If you've taken physics or calculus before (in high school)/ are pretty good with math, I wouldn't expect this to be too difficult of a courseload. Especially because there's only 1 lab, ~24 hours of classes is certainly do-able (without a part-time job). If you've maintained a 4.0 through all of your freshman year, you can obviously switch gears easily between all the gen-ed courses. Switching gears to O-chem is just another cog in the machine. Advisors tend to give advice toward the average student.
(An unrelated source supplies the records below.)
[config.mk]
export PLATFORM = sky130hd
export DESIGN_NAME = hid_keyboard_report_tracker
export DESIGN_NICKNAME = d
export VERILOG_FILES = /design/src/rtl/hkrt_pkg.sv /design/src/rtl/hkrt_datapath.sv /design/src/rtl/hkrt_ctrl.sv /design/src/rtl/hid_keyboard_report_tracker.sv
export VERILOG_INCLUDE_DIRS = /design/src /design/src/rtl
export SDC_FILE = /design/constraint.sdc
export NUM_CORES = 1
export LEC_CHECK = 0
export BUFFER_PORTS_ARGS = -buffer_cell sky130_fd_sc_hd__buf_2
export CORE_MARGIN = 1.5
export CORE_UTILIZATION = 53
export DETAILED_ROUTE_END_ITERATION = 7
export PLACE_DENSITY = 0.86
export SETUP_SLACK_MARGIN = 0.05
export SLEW_MARGIN = 20
export SYNTH_ARGS = -nofsm -noshare
export SYNTH_HDL_FRONTEND = slang
export SYNTH_SLANG_ARGS = --single-unit
[constraint.sdc]
create_clock -name clk -period 5.65 [get_ports clk]
set_input_delay 0 -clock clk [delete_from_list [all_inputs] [get_ports clk]]
set_output_delay 0 -clock clk [all_outputs]
set_load 0.1 [all_outputs]
`src/hdl/oewm_pkg.sv`:
```
package oewm_pkg;

	// word store capacity in letters
	localparam int unsigned MAX_LETTERS = 32;
	localparam int unsigned LETTER_W    = 8;
	localparam int unsigned OPCODE_W    = 2;
	// length counters must hold MAX_LETTERS itself
	localparam int unsigned LEN_W       = $clog2(MAX_LETTERS + 1);
	localparam int unsigned IDX_W       = $clog2(MAX_LETTERS);
	localparam int unsigned QUEUE_DEPTH = 2;
	localparam int unsigned QPTR_W      = $clog2(QUEUE_DEPTH);
	localparam int unsigned QCNT_W      = $clog2(QUEUE_DEPTH + 1);

	// opcodes on the input channel
	localparam logic [OPCODE_W-1:0] OP_APPEND_FIRST  = 2'd0;
	localparam logic [OPCODE_W-1:0] OP_APPEND_SECOND = 2'd1;
	localparam logic [OPCODE_W-1:0] OP_EVALUATE      = 2'd2;

	typedef enum logic [1:0] {
		KIND_APPEND_FIRST,
		KIND_APPEND_SECOND,
		KIND_EVAL
	} kind_t;

	typedef struct packed {
		kind_t                kind;
		logic [LETTER_W-1:0]  letter;
	} cmd_t;

	// head of the command queue as seen by the back end
	typedef struct packed {
		logic  valid;
		cmd_t  cmd;
	} q_head_t;

	typedef enum logic [1:0] {
		ST_IDLE,
		ST_READ,
		ST_CMP,
		ST_DONE
	} state_t;

	typedef enum logic [1:0] {
		MODE_SAME,
		MODE_FIRST_LONG,
		MODE_SECOND_LONG
	} mode_t;

endpackage

```
`src/hdl/oewm_in_if.sv`:
```
interface oewm_in_if;
	logic                                valid;
	logic                                ready;
	logic [oewm_pkg::OPCODE_W-1:0]       opcode;
	logic [oewm_pkg::LETTER_W-1:0]       letter;

	modport source (output valid, output opcode, output letter, input ready);
	modport sink (input valid, input opcode, input letter, output ready);
endinterface

```
`src/hdl/oewm_out_if.sv`:
```
interface oewm_out_if;
	logic valid;
	logic ready;
	logic related;
	logic overflow;

	modport source (output valid, output related, output overflow, input ready);
	modport sink (input valid, input related, input overflow, output ready);
endinterface

```
`src/hdl/oewm_ram.sv`:
```
module oewm_ram #(
	parameter int unsigned WIDTH = 8,
	parameter int unsigned DEPTH = 32
) (
	input  logic                     clk,
	input  logic                     we,
	input  logic [$clog2(DEPTH)-1:0] waddr,
	input  logic [WIDTH-1:0]         wdata,
	input  logic                     re,
	input  logic [$clog2(DEPTH)-1:0] raddr,
	output logic [WIDTH-1:0]         rdata
);

	logic [WIDTH-1:0] mem [DEPTH];

	always_ff @(posedge clk) begin
		if (we) begin
			mem[waddr] <= wdata;
		end
	end

	// registered read port
	always_ff @(posedge clk) begin
		if (re) begin
			rdata <= mem[raddr];
		end
	end

endmodule

```
`src/hdl/oewm_front.sv`:
```
module oewm_front (
	input  logic              clk,
	input  logic              arst_n,
	oewm_in_if.sink           item,
	input  logic              pop,
	output oewm_pkg::q_head_t head
);

	logic                          accept;
	logic                          push;
	oewm_pkg::cmd_t                cmd;
	oewm_pkg::cmd_t                q_mem_q [oewm_pkg::QUEUE_DEPTH];
	logic [oewm_pkg::QPTR_W-1:0]   wr_ptr_q;
	logic [oewm_pkg::QPTR_W-1:0]   rd_ptr_q;
	logic [oewm_pkg::QCNT_W-1:0]   count_q;
	logic                          do_pop;

	assign item.ready = (count_q != oewm_pkg::QCNT_W'(oewm_pkg::QUEUE_DEPTH));
	assign accept     = item.valid && item.ready;

	// classify the beat; the unused opcode is accepted and dropped
	always_comb begin
		cmd.letter = item.letter;
		cmd.kind   = oewm_pkg::KIND_EVAL;
		push       = 1'b0;
		unique case (item.opcode)
			oewm_pkg::OP_APPEND_FIRST: begin
				cmd.kind = oewm_pkg::KIND_APPEND_FIRST;
				push     = accept;
			end
			oewm_pkg::OP_APPEND_SECOND: begin
				cmd.kind = oewm_pkg::KIND_APPEND_SECOND;
				push     = accept;
			end
			oewm_pkg::OP_EVALUATE: begin
				cmd.kind = oewm_pkg::KIND_EVAL;
				push     = accept;
			end
			default: begin
				push = 1'b0;
			end
		endcase
	end

	assign head.valid = (count_q != '0);
	assign head.cmd   = q_mem_q[rd_ptr_q];
	assign do_pop     = pop && head.valid;

	// queue storage
	always_ff @(posedge clk) begin
		if (push) begin
			q_mem_q[wr_ptr_q] <= cmd;
		end
	end

	// queue pointers and fill count
	always_ff @(posedge clk or negedge arst_n) begin
		if (!arst_n) begin
			wr_ptr_q <= '0;
			rd_ptr_q <= '0;
			count_q  <= '0;
		end else begin
			if (push) begin
				wr_ptr_q <= wr_ptr_q + 1'b1;
			end
			if (do_pop) begin
				rd_ptr_q <= rd_ptr_q + 1'b1;
			end
			if (push && !do_pop) begin
				count_q <= count_q + 1'b1;
			end else if (!push && do_pop) begin
				count_q <= count_q - 1'b1;
			end
		end
	end

endmodule

```
`src/hdl/oewm_back.sv`:
```
module oewm_back (
	input  logic              clk,
	input  logic              arst_n,
	input  oewm_pkg::q_head_t head,
	output logic              pop,
	oewm_out_if.source        result
);

	localparam int unsigned LW = oewm_pkg::LEN_W;
	localparam int unsigned IW = oewm_pkg::IDX_W;

	oewm_pkg::state_t             state_q;
	oewm_pkg::state_t             state_d;
	oewm_pkg::mode_t              mode_q;
	oewm_pkg::mode_t              eval_mode;

	logic [LW-1:0]                len_a_q;
	logic [LW-1:0]                len_b_q;
	logic                         ovf_q;
	logic [LW-1:0]                k_q;
	logic [LW-1:0]                n_q;
	logic                         shifted_q;
	logic                         mism_q;
	logic                         rel_q;
	logic                         res_ovf_q;
	logic                         out_valid_q;
	logic                         out_related_q;
	logic                         out_overflow_q;

	logic                         is_eval;
	logic                         is_app_a;
	logic                         is_app_b;
	logic                         a_full;
	logic                         b_full;
	logic                         we_a;
	logic                         we_b;
	logic                         re;
	logic [IW-1:0]                raddr_a;
	logic [IW-1:0]                raddr_b;
	logic [oewm_pkg::LETTER_W-1:0] rdata_a;
	logic [oewm_pkg::LETTER_W-1:0] rdata_b;

	logic                         same_len;
	logic                         a_long;
	logic                         b_long;
	logic [LW-1:0]                eval_n;
	logic                         eval_walk;
	logic                         eval_rel;

	logic                         eq;
	logic                         last;
	logic                         fail;
	logic                         redo;
	logic                         finish;
	logic                         load;

	// letter stores
	oewm_ram #(.WIDTH(oewm_pkg::LETTER_W), .DEPTH(oewm_pkg::MAX_LETTERS)) u_ram_a (
		.clk   (clk),
		.we    (we_a),
		.waddr (len_a_q[IW-1:0]),
		.wdata (head.cmd.letter),
		.re    (re),
		.raddr (raddr_a),
		.rdata (rdata_a)
	);

	oewm_ram #(.WIDTH(oewm_pkg::LETTER_W), .DEPTH(oewm_pkg::MAX_LETTERS)) u_ram_b (
		.clk   (clk),
		.we    (we_b),
		.waddr (len_b_q[IW-1:0]),
		.wdata (head.cmd.letter),
		.re    (re),
		.raddr (raddr_b),
		.rdata (rdata_b)
	);

	// command decode
	assign is_eval  = (head.cmd.kind == oewm_pkg::KIND_EVAL);
	assign is_app_a = (head.cmd.kind == oewm_pkg::KIND_APPEND_FIRST);
	assign is_app_b = (head.cmd.kind == oewm_pkg::KIND_APPEND_SECOND);
	assign a_full   = (len_a_q == LW'(oewm_pkg::MAX_LETTERS));
	assign b_full   = (len_b_q == LW'(oewm_pkg::MAX_LETTERS));

	// length relation at evaluate
	assign same_len = (len_a_q == len_b_q);
	assign a_long   = ({1'b0, len_a_q} == ({1'b0, len_b_q} + (LW+1)'(1)));
	assign b_long   = ({1'b0, len_b_q} == ({1'b0, len_a_q} + (LW+1)'(1)));

	always_comb begin
		eval_mode = oewm_pkg::MODE_SAME;
		eval_n    = len_a_q;
		eval_walk = 1'b0;
		eval_rel  = 1'b0;
		priority if (ovf_q) begin
			eval_rel = 1'b0;
		end else if (same_len) begin
			eval_mode = oewm_pkg::MODE_SAME;
			eval_n    = len_a_q;
			eval_walk = (len_a_q != '0);
			eval_rel  = 1'b1;
		end else if (a_long) begin
			eval_mode = oewm_pkg::MODE_FIRST_LONG;
			eval_n    = len_b_q;
			eval_walk = (len_b_q != '0);
			eval_rel  = 1'b1;
		end else if (b_long) begin
			eval_mode = oewm_pkg::MODE_SECOND_LONG;
			eval_n    = len_a_q;
			eval_walk = (len_a_q != '0);
			eval_rel  = 1'b1;
		end else begin
			eval_rel = 1'b0;
		end
	end

	// read addresses: the longer word runs one ahead once a skip is taken
	assign raddr_a = (mode_q == oewm_pkg::MODE_FIRST_LONG) ?
		IW'(k_q + LW'(shifted_q)) : k_q[IW-1:0];
	assign raddr_b = (mode_q == oewm_pkg::MODE_SECOND_LONG) ?
		IW'(k_q + LW'(shifted_q)) : k_q[IW-1:0];

	// compare step
	assign eq     = (rdata_a == rdata_b);
	assign last   = (({1'b0, k_q} + (LW+1)'(1)) == {1'b0, n_q});
	assign fail   = !eq && ((mode_q == oewm_pkg::MODE_SAME) ? mism_q : shifted_q);
	assign redo   = !eq && !shifted_q && (mode_q != oewm_pkg::MODE_SAME);
	assign finish = fail || (last && !redo);

	assign load = !out_valid_q || result.ready;

	// next state
	always_comb begin
		state_d = state_q;
		unique case (state_q)
			oewm_pkg::ST_IDLE: begin
				if (head.valid && is_eval) begin
					state_d = eval_walk ? oewm_pkg::ST_READ : oewm_pkg::ST_DONE;
				end
			end
			oewm_pkg::ST_READ: begin
				state_d = oewm_pkg::ST_CMP;
			end
			oewm_pkg::ST_CMP: begin
				state_d = finish ? oewm_pkg::ST_DONE : oewm_pkg::ST_READ;
			end
			oewm_pkg::ST_DONE: begin
				if (load) begin
					state_d = oewm_pkg::ST_IDLE;
				end
			end
			default: begin
				state_d = oewm_pkg::ST_IDLE;
			end
		endcase
	end

	// state outputs
	always_comb begin
		pop  = (state_q == oewm_pkg::ST_IDLE) && head.valid;
		we_a = pop && is_app_a && !a_full;
		we_b = pop && is_app_b && !b_full;
		re   = (state_q == oewm_pkg::ST_READ);
	end

	// control registers
	always_ff @(posedge clk or negedge arst_n) begin
		if (!arst_n) begin
			state_q     <= oewm_pkg::ST_IDLE;
			len_a_q     <= '0;
			len_b_q     <= '0;
			ovf_q       <= 1'b0;
			out_valid_q <= 1'b0;
		end else begin
			state_q <= state_d;
			if (pop) begin
				if (is_eval) begin
					len_a_q <= '0;
					len_b_q <= '0;
					ovf_q   <= 1'b0;
				end else if (is_app_a) begin
					if (a_full) begin
						ovf_q <= 1'b1;
					end else begin
						len_a_q <= len_a_q + 1'b1;
					end
				end else if (is_app_b) begin
					if (b_full) begin
						ovf_q <= 1'b1;
					end else begin
						len_b_q <= len_b_q + 1'b1;
					end
				end
			end
			if (state_q == oewm_pkg::ST_DONE && load) begin
				out_valid_q <= 1'b1;
			end else if (result.ready) begin
				out_valid_q <= 1'b0;
			end
		end
	end

	// walk and result payload
	always_ff @(posedge clk) begin
		unique case (state_q)
			oewm_pkg::ST_IDLE: begin
				if (pop && is_eval) begin
					mode_q    <= eval_mode;
					n_q       <= eval_n;
					k_q       <= '0;
					shifted_q <= 1'b0;
					mism_q    <= 1'b0;
					rel_q     <= eval_rel;
					res_ovf_q <= ovf_q;
				end
			end
			oewm_pkg::ST_CMP: begin
				rel_q <= !fail;
				if (redo) begin
					shifted_q <= 1'b1;
				end else begin
					k_q <= k_q + 1'b1;
				end
				if (!eq) begin
					mism_q <= 1'b1;
				end
			end
			oewm_pkg::ST_DONE: begin
				if (load) begin
					out_related_q  <= rel_q;
					out_overflow_q <= res_ovf_q;
				end
			end
			default: begin
			end
		endcase
	end

	assign result.valid    = out_valid_q;
	assign result.related  = out_related_q;
	assign result.overflow = out_overflow_q;

endmodule

```
`src/hdl/one_edit_word_match.sv`:
```
// Checks whether two words are at most one edit apart. Beats with opcode 0
// and 1 append a letter to the first and second word; a beat with opcode 2
// returns one result (related, overflow) and clears both words; opcode 3 is
// accepted and ignored. Each word holds oewm_pkg::MAX_LETTERS letters;
// further letters are dropped and the next result reports overflow with
// related low. A two-entry command queue separates input acceptance from
// execution. An evaluate walks the words through the registered read ports
// of the two letter stores, each compared position passing through a read
// state and a compare state; a position is compared again when a letter of
// the longer word is skipped, the walk stops early on a mismatch, and no
// walk is done when none is needed (overflow, an empty shorter word, or
// lengths two or more apart); a result then waits in an output register
// while later appends proceed.
module one_edit_word_match (
	input  logic        clk,
	input  logic        arst_n,
	oewm_in_if.sink     item,
	oewm_out_if.source  result
);

	oewm_pkg::q_head_t head;
	logic              pop;

	oewm_front u_front (
		.clk    (clk),
		.arst_n (arst_n),
		.item   (item),
		.pop    (pop),
		.head   (head)
	);

	oewm_back u_back (
		.clk    (clk),
		.arst_n (arst_n),
		.head   (head),
		.pop    (pop),
		.result (result)
	);

endmodule
```
`src/flat_wrapper.sv`:
```
// flat-port wrapper written by rule: the top's interface ports become plain ports
module one_edit_word_match_flat 
  (clk, arst_n, item_valid, item_opcode, item_letter, item_ready, result_valid, result_related, result_overflow, result_ready);
  oewm_in_if item_i ();
  oewm_out_if result_i ();
  input  logic clk;
  input  logic arst_n;
  input wire logic [$bits(item_i.valid)-1:0] item_valid;
  input wire logic [$bits(item_i.opcode)-1:0] item_opcode;
  input wire logic [$bits(item_i.letter)-1:0] item_letter;
  output wire logic [$bits(item_i.ready)-1:0] item_ready;
  output wire logic [$bits(result_i.valid)-1:0] result_valid;
  output wire logic [$bits(result_i.related)-1:0] result_related;
  output wire logic [$bits(result_i.overflow)-1:0] result_overflow;
  input wire logic [$bits(result_i.ready)-1:0] result_ready;
  assign item_i.valid = item_valid;
  assign item_i.opcode = item_opcode;
  assign item_i.letter = item_letter;
  assign item_ready = item_i.ready;
  assign result_valid = result_i.valid;
  assign result_related = result_i.related;
  assign result_overflow = result_i.overflow;
  assign result_i.ready = result_ready;
  one_edit_word_match u_core (.clk(clk), .arst_n(arst_n), .item(item_i), .result(result_i));
endmodule
```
I'm also a chemistry major and take 18+ credits a term and do research in an Analytical Chem lab, but my advice would be to get working on ECs. At your current rate, you are going to get to the point where you can either graduate early or tack on a minor/double major (this is what I did; was originally bio major and tacked on chem double). Drop a class not because it would be difficult to do well in, but because it gives you free time to explore ECs. It looks good to have extended commitment to an EC for at least a year, so use this time to look into clubs/civic engagement/clinical volunteer experience. On that note, I typically spend about 15hrs/week in my lab + more time outside using remote computer access. I don't know where you are getting the 5hrs/week from, but the epitome of research is that stuff doesn't always work how you want it to. I would expect that you'll probably need to spend 10+hrs/wk to really be involved in the project. Since you're just starting out though, any amount of research (so long as you actually want to do research) is a good addition.
I'm not certain how the honors credits work at your school, but at mine we can make non-honors classes into honors credit using an "honors option." Personally, I would look into dropping the Honors colloq class and substituting "honors option" if you can, then use that extra 3 hours a week to join an EC. If you are really interested in the class , take it another term. Or if you have to take it as a req for your honors program, then certainly just take it and look to do ECs over breaks.